WHAT YOU NEED TO DO - Across all lines of the entries, tally those with the word "assign" in them. The reply is the tally, by itself.

RECORD EXCERPTS -
**********
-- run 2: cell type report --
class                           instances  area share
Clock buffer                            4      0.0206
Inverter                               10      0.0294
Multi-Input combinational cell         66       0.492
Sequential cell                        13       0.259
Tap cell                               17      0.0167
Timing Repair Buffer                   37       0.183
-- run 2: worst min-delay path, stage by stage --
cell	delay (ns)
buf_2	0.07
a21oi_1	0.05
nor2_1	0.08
### src/rtl/tpu_seq.sv
// tpu_seq: host-access decoder and compute sequencer for a DIM x DIM systolic array.
// Optional performance counter built when TPU_SEQ_PERF_EN is defined.
module tpu_seq #(
    parameter int DIM   = 8,
    parameter int ADDRW = 16,
    parameter int CNTW  = 16
) (
    input  logic                    clk,
    input  logic                    rst_n,
    input  logic                    req,
    input  logic                    r_w,
    input  logic [ADDRW-1:0]        addr,
    output logic                    a_wr_en,
    output logic [$clog2(DIM)-1:0]  a_row,
    output logic                    a_en,
    output logic                    b_en,
    output logic                    sa_en,
    output logic                    sa_wr_en,
    output logic [$clog2(DIM)-1:0]  c_row,
    output logic [1:0]              rd_sel,
    output logic                    busy,
    output logic                    done,
    output logic                    err,
    output logic [CNTW-1:0]         perf_cnt
);
    localparam int RW   = $clog2(DIM);
    localparam int TW   = $clog2(3*DIM);
    localparam int LAST = 3*DIM - 3;

    typedef enum logic [1:0] {IDLE, RUN, DONE} state_t;

    state_t          state, nxt;
    logic [TW-1:0]   cnt;
    logic [3:0]      region;
    logic [RW-1:0]   row;
    logic            start;
    logic            unused_bits;

    assign region      = addr[11:8];
    assign row         = addr[3 +: RW];
    assign unused_bits = ^addr;

    always_comb begin
        nxt      = state;
        a_wr_en  = 1'b0;
        a_row    = '0;
        a_en     = 1'b0;
        b_en     = 1'b0;
        sa_en    = 1'b0;
        sa_wr_en = 1'b0;
        c_row    = '0;
        rd_sel   = 2'd0;
        err      = 1'b0;
        start    = 1'b0;
        busy     = rst_n && state != IDLE;
        done     = rst_n && state == DONE;
        if (state == RUN) begin
            if (cnt == TW'(LAST)) nxt = DONE;
            a_en  = rst_n;
            b_en  = rst_n;
            sa_en = rst_n;
        end
        if (state == DONE) nxt = IDLE;
        // datapath strobes only fire in IDLE; status reads are allowed anytime
        if (req && rst_n) begin
            case (region)
                4'h1: if (!busy && r_w) begin
                        a_wr_en = 1'b1;
                        a_row   = row;
                    end else err = 1'b1;
                4'h2: if (!busy && r_w) b_en = 1'b1;
                    else err = 1'b1;
                4'h3: if (!busy) begin
                        c_row    = row;
                        sa_wr_en = r_w;
                        rd_sel   = r_w ? 2'd0 : 2'd1;
                    end else err = 1'b1;
                4'h4: if (!busy && r_w) begin
                        start = 1'b1;
                        nxt   = RUN;
                    end else err = 1'b1;
                4'h5: if (r_w) err = 1'b1;
                    else if (!addr[3]) rd_sel = 2'd2;
`ifdef TPU_SEQ_PERF_EN
                    else rd_sel = 2'd3;
`else
                    else err = 1'b1;
`endif
                default: err = 1'b1;
            endcase
        end
    end

    always_ff @(posedge clk or negedge rst_n) begin
        if (!rst_n) begin
            state <= IDLE;
            cnt   <= '0;
        end else begin
            state <= nxt;
            if (start) cnt <= '0;
            else if (state == RUN) cnt <= cnt + TW'(1);
        end
    end

`ifdef TPU_SEQ_PERF_EN
    logic [CNTW-1:0] perf;

    always_ff @(posedge clk or negedge rst_n) begin
        if (!rst_n) perf <= '0;
        else if (start && addr[0]) perf <= '0;
        else if (state == RUN && perf != '1) perf <= perf + CNTW'(1);
    end

    assign perf_cnt = perf;
`else
    assign perf_cnt = '0;
`endif

endmodule

### config.mk
export PLATFORM = sky130hd
export DESIGN_NAME = tpu_seq
export DESIGN_NICKNAME = d
export VERILOG_FILES = /design/src/rtl/tpu_seq.sv
export SDC_FILE = /design/constraint.sdc
export NUM_CORES = 1
export LEC_CHECK = 0
export BUFFER_PORTS_ARGS = -buffer_cell sky130_fd_sc_hd__clkbuf_2
export CORE_MARGIN = 1
export CORE_UTILIZATION = 36
export CTS_CLUSTER_DIAMETER = 150
export DETAILED_ROUTE_END_ITERATION = 8
export PLACE_DENSITY = 0.75
export SETUP_SLACK_MARGIN = 0.05
export SYNTH_ARGS = -nofsm -noshare
export SYNTH_HDL_FRONTEND = slang
export SYNTH_SLANG_ARGS = --single-unit
### constraint.sdc
create_clock -name clk -period 1.3 [get_ports clk]
set_input_delay 0.26 -clock clk [delete_from_list [all_inputs] [get_ports clk]]
set_output_delay 0.26 -clock clk [all_outputs]
set_load 0.01 [all_outputs]
==> results_dict.tcl <==
set metrics [dict create \
    min_path_type "flop to flop" \
    vias 745 \
    grt_usage_pct 16.6 \
    slowest_stage "dfrtp_1" \
    worst_ep_required_time_ps 1040 \
    finalWorstSetupSlack_ps -474 \
    finalHoldViolations 0 \
    wl_per_cell_um 11.2 \
    p_switching_mw 0.557 \
    cts_tree "done" \
    p_sw_share_pct 38.8 \
    outcome "complete, but fails checks" \
    n_antenna_cell 0 \
    p_leak_nw 0.546 \
    drive_above_1_share_pct 47.8 \
    max_stage_delay_ps 370 \
    seqPwrFrac_pct 28.4 \
    cp.arrival_ps 1510 \
    rsz0062_at_grt "true" \
    crit_family "simple AND/OR/NAND/NOR gates" \
    worst-path-buf-inv 1 \
    place_congestion 0.797 \
    r2r_setup_slack_ps -340 \
    avgSynthCellArea_um2 8.76 \
    detail-route-antenna-nets 0 \
    drc 0 \
    die_h_um 46.7 \
    path_cells "nand4bb_4 -> nor4_4 -> and2_1 -> buf_2" \
    p_per_area_mw_per_mm2 1330 \
    clkPwrFrac_pct 14.0 \
    insertion_delay_ps 250 \
    grt_max_degree 9 \
    io_buffers 26 \
    fin_crit_sh_pct 136 \
    antenna_found_initial 0 \
    combPwrFrac_pct 57.5 \
    total_power_mw 1.44 \
    r2r-end "state[0]" \
    worstSetupEndpointType "output port" \
    area_delta_synth_final_pct 49.8 \
    initial_core_util_pct 39.9 \
    fp.dieW_um 46.7 \
    violations "setup timing" \
    synth-seq-cells 7 \
    hp-start "cnt[4]" \
    maxCapViolCount 0 \
    nNetsFinal 157 \
    cts.htree.levels 1 \
    period_minus_slack_ps 1770 \
    slew_viol_final 0 \
    internal_power_mw 0.880 \
    overflow 0 \
    cts_root_buffer "clkbuf_4" \
    cts_buffers 3 \
    totalWireLength_um 1790 \
    dp.cells 150 \
    via_per_inst 4.69 \
    reg2reg_from "state[1]" \
    first_pass_iters 4 \
    synth_cell_types 33 \
    startpoint_type "flop" \
    yosys_warnings 0 \
    syn_inst 82 \
    cts_buffer_depth 2 \
    core_region_area_mm2 0.00180 \
    ios 52 \
    syn_area_um2 718 \
    cts.sinks 7 \
    min_path_cells 2 \
    drtIter0Drc 3 \
    crit_type "flop to output port" \
    yosysSeqAreaShare_pct 24.4 \
    max-vdd-ir-drop_mv 0.852 \
    min_to "cnt[4]" \
    dp_hpwl_um 1330 \
    grt_pass1_vias 621 \
    final_cells 159 \
    worst-r2r-cell-count 7 \
    cts.reportedPaths.clkPinSlew_ps 50 \
    num_rows 15 \
    dieArea_mm2 0.00218 \
    fmax_ghz 0.564 \
    clock_skew_ps 1.16 \
    grt_pass1_wl_um 2500 \
    cp_max_fo 4 \
    setup_viol 22 \
    fill_cells 176 \
]
sequential cells by signal, indices dropped and copies added, names as in the netlist:
| signal | flops |
|---|---|
| cnt | 5 |
| state | 2 |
**********
EXERCISE SOLUTION - 5